I never thought I’d offer an apology to the Ford Pinto, but I guess I owe it one.

I had a Pinto in the 1970s. Actually, my wife bought it a few months before we got married. The car became sort of a wedding dowry. So did the remaining 80% of the outstanding auto loan.

During a relatively brief ownership, the Pinto’s repair costs exceeded the original price of the car. It wasn’t a question of if it would fail, but when. And where. Sometimes, it simply wouldn’t start in the driveway. Other times, it would conk out at a busy intersection.

It ranks as the worst car I ever had. That was back when some auto makers made quality something like Job 100, certainly not Job 1.

Despite my bad Pinto experience, I suppose an apology is in order because of a recent blog I wrote. It centered on Toyota’s sudden-acceleration problems. But in discussing those, I invoked the memory of exploding Pintos, perpetuating an inaccuracy.

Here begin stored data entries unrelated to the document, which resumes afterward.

File: src/rtl/qtable_arbiter.sv
// qtable_arbiter
//   Shares the single-port Q-table RAM between the learning agent
//   (read-modify-write updates) and a read-only host readout port, and runs
//   an on-command initialisation sweep that writes INIT_VALUE to entries
//   0..DEPTH-1.
//
//   State table
//     state  | meaning
//     S_ARB  | normal arbitration between agent and host
//     S_INIT | init sweep, one RAM write per cycle, all grants held off
//
// Ports
//   clk, rst                         clock, async active-high reset
//   agent_req/we/addr/wdata/lock     agent access request; lock spans an RMW
//   agent_gnt/rvalid/rdata           agent grant and 1-cycle read return
//   host_req/addr                    host read request
//   host_gnt/rvalid/rdata            host grant and 1-cycle read return
//   init_start                       pulse requesting an init sweep
//   init_busy, init_done             sweep pending/running, end-of-sweep pulse
//   mem_en/we/addr/wdata, mem_rdata  RAM macro interface (sync read)
module qtable_arbiter #(
    parameter int                ADDR_W       = 8,
    parameter int                DATA_W       = 16,
    parameter int                DEPTH        = 256,
    parameter int                STARVE_LIMIT = 4,
    parameter logic [DATA_W-1:0] INIT_VALUE   = '0
) (
    input  logic              clk,
    input  logic              rst,
    input  logic              agent_req,
    input  logic              agent_we,
    input  logic [ADDR_W-1:0] agent_addr,
    input  logic [DATA_W-1:0] agent_wdata,
    input  logic              agent_lock,
    output logic              agent_gnt,
    output logic              agent_rvalid,
    output logic [DATA_W-1:0] agent_rdata,
    input  logic              host_req,
    input  logic [ADDR_W-1:0] host_addr,
    output logic              host_gnt,
    output logic              host_rvalid,
    output logic [DATA_W-1:0] host_rdata,
    input  logic              init_start,
    output logic              init_busy,
    output logic              init_done,
    output logic              mem_en,
    output logic              mem_we,
    output logic [ADDR_W-1:0] mem_addr,
    output logic [DATA_W-1:0] mem_wdata,
    input  logic [DATA_W-1:0] mem_rdata
);

    localparam int                SC_W       = $clog2(STARVE_LIMIT + 1);
    localparam logic [SC_W-1:0]   STARVE_MAX = SC_W'(STARVE_LIMIT);
    localparam logic [ADDR_W-1:0] LAST_ADDR  = ADDR_W'(DEPTH - 1);

    typedef enum logic {
        S_ARB,
        S_INIT
    } state_t;

    state_t            state;
    state_t            state_nxt;
    logic              pending;
    logic [ADDR_W-1:0] init_cnt;
    logic [SC_W-1:0]   starve_cnt;
    logic              agent_rvalid_q;
    logic              host_rvalid_q;
    logic              init_done_q;
    logic              go_init;
    logic              agent_gnt_c;
    logic              host_gnt_c;

    // Outputs are gated with rst so that nothing is granted or driven onto
    // the RAM while reset is held, even if requesters keep req asserted.
    always_comb begin
        state_nxt   = state;
        go_init     = 1'b0;
        agent_gnt_c = 1'b0;
        host_gnt_c  = 1'b0;
        mem_en      = 1'b0;
        mem_we      = 1'b0;
        mem_addr    = '0;
        mem_wdata   = '0;
        if (!rst) begin
            case (state)
                S_ARB: begin
                    if (pending && !agent_lock) begin
                        // transition cycle: no grant, sweep starts next cycle
                        go_init   = 1'b1;
                        state_nxt = S_INIT;
                    end else begin
                        host_gnt_c  = host_req &&
                                      (!agent_req ||
                                       (starve_cnt == STARVE_MAX && !agent_lock));
                        agent_gnt_c = agent_req && !host_gnt_c;
                        if (host_gnt_c) begin
                            mem_en   = 1'b1;
                            mem_addr = host_addr;
                        end else if (agent_gnt_c) begin
                            mem_en    = 1'b1;
                            mem_we    = agent_we;
                            mem_addr  = agent_addr;
                            mem_wdata = agent_wdata;
                        end
                    end
                end
                S_INIT: begin
                    mem_en    = 1'b1;
                    mem_we    = 1'b1;
                    mem_addr  = init_cnt;
                    mem_wdata = INIT_VALUE;
                    if (init_cnt == LAST_ADDR) begin
                        state_nxt = S_ARB;
                    end
                end
                default: state_nxt = S_ARB;
            endcase
        end
    end

    always_ff @(posedge clk or posedge rst) begin
        if (rst) begin
            state          <= S_ARB;
            pending        <= 1'b0;
            init_cnt       <= '0;
            starve_cnt     <= '0;
            agent_rvalid_q <= 1'b0;
            host_rvalid_q  <= 1'b0;
            init_done_q    <= 1'b0;
        end else begin
            state          <= state_nxt;
            init_done_q    <= (state == S_INIT) && (state_nxt == S_ARB);
            agent_rvalid_q <= agent_gnt_c && !agent_we;
            host_rvalid_q  <= host_gnt_c;

            // A start arriving in the transition cycle is covered by the
            // sweep that is about to begin, so the clear wins.
            if (go_init) begin
                pending <= 1'b0;
            end else if (state == S_ARB && init_start) begin
                pending <= 1'b1;
            end

            if (state == S_INIT) begin
                if (init_cnt == LAST_ADDR) begin
                    init_cnt <= '0;
                end else begin
                    init_cnt <= init_cnt + 1'b1;
                end
            end

            if (host_gnt_c || !host_req) begin
                starve_cnt <= '0;
            end else if (agent_gnt_c && starve_cnt != STARVE_MAX) begin
                starve_cnt <= starve_cnt + 1'b1;
            end
        end
    end

    assign agent_gnt    = agent_gnt_c;
    assign host_gnt     = host_gnt_c;
    assign agent_rvalid = agent_rvalid_q;
    assign host_rvalid  = host_rvalid_q;
    assign agent_rdata  = agent_rvalid_q ? mem_rdata : '0;
    assign host_rdata   = host_rvalid_q ? mem_rdata : '0;
    assign init_busy    = pending || (state == S_INIT);
    assign init_done    = init_done_q;

endmodule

The widespread allegation was that, due to a design flaw, Pinto fuel tanks could readily blow up in rear-end collisions, setting the car and its occupants afire.

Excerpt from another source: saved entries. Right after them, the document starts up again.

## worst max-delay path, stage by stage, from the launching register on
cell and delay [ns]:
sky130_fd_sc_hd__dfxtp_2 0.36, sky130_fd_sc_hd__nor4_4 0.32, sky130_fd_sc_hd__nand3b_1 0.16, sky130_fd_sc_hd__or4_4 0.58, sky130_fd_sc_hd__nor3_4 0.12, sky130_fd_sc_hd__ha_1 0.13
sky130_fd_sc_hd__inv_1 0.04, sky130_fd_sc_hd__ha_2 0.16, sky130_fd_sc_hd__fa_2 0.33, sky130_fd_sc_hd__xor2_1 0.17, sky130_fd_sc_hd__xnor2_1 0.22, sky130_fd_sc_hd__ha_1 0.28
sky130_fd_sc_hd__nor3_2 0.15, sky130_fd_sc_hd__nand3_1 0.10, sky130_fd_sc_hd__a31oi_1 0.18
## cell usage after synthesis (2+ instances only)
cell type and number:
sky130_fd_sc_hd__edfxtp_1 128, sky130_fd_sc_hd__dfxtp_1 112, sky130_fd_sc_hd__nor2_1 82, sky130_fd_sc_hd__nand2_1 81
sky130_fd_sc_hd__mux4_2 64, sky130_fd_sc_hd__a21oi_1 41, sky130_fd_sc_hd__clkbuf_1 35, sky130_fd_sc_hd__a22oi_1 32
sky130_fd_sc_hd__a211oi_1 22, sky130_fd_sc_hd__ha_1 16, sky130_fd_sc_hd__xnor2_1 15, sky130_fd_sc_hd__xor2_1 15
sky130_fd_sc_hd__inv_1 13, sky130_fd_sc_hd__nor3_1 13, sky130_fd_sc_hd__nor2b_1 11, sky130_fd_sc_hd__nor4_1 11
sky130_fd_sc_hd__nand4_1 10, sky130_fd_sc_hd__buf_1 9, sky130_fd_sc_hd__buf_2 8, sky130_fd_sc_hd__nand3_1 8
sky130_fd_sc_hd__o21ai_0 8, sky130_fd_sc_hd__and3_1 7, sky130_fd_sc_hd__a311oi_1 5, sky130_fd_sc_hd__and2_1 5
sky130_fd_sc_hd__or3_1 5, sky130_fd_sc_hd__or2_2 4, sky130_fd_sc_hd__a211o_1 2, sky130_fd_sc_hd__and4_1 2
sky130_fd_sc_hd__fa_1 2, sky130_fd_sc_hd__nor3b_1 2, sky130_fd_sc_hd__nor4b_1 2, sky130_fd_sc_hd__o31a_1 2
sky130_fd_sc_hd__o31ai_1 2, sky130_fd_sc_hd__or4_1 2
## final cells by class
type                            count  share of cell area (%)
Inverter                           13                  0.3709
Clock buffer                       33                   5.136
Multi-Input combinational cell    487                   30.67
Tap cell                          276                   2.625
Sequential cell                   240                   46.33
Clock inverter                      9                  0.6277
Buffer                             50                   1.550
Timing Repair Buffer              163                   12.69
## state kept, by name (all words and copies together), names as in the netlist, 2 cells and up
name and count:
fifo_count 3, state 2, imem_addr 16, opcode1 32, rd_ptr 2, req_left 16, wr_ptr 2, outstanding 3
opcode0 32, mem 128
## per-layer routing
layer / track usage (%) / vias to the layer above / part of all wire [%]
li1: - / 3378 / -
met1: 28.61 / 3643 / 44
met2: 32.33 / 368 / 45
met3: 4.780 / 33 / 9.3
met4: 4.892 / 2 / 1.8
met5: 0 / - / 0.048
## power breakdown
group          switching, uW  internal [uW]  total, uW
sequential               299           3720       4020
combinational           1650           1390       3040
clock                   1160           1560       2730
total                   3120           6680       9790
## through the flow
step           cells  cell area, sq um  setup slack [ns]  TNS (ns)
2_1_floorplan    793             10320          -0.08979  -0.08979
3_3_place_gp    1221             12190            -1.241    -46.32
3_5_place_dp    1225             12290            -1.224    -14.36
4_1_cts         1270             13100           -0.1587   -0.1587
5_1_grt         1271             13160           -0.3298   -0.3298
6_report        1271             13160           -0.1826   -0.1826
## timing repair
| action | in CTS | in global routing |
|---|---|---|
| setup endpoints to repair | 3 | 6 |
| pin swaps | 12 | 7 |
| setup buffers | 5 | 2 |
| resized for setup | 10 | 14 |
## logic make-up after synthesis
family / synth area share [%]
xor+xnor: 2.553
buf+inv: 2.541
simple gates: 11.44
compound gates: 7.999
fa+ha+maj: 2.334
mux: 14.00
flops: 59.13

People started calling the Pinto “the barbecue that seats four.” And the lawsuits spread like wild fire.

Responding to my blog, a Ford (“I would very much prefer to keep my name out of print”) manager contacted me to set the record straight.

He says exploding Pintos were a myth that an investigation debunked nearly 20 years ago. He cites Gary Schwartz’ 1991 Rutgers Law Review paper that cut through the wild claims and examined what really happened.

Schwartz methodically determined the actual number of Pinto rear-end explosion deaths was not in the thousands, as commonly thought, but 27.

In 1975-76, the Pinto averaged 310 fatalities a year. But the similar-size Toyota Corolla averaged 313, the VW Beetle 374 and the Datsun 1200/210 came in at 405.

Yes, there were cases such as a Pinto exploding while parked on the shoulder of the road and hit from behind by a speeding pickup truck. But fiery rear-end collisions comprised only 0.6% of all fatalities back then, and the Pinto had a lower death rate in that category than the average compact or subcompact, Schwartz said after crunching the numbers. Nor was there anything about the Pinto’s rear-end design that made it particularly unsafe.

Not content to portray the Pinto as an incendiary device, ABC’s 20/20 decided to really heat things up in a 1978 broadcast containing “startling new developments.” ABC breathlessly reported that, not just Pintos, but fullsize Fords could blow up if hit from behind.

20/20 thereupon aired a video, shot by UCLA researchers, showing a Ford sedan getting rear-ended and bursting into flames. A couple of problems with that video:

One, it was shot 10 years earlier.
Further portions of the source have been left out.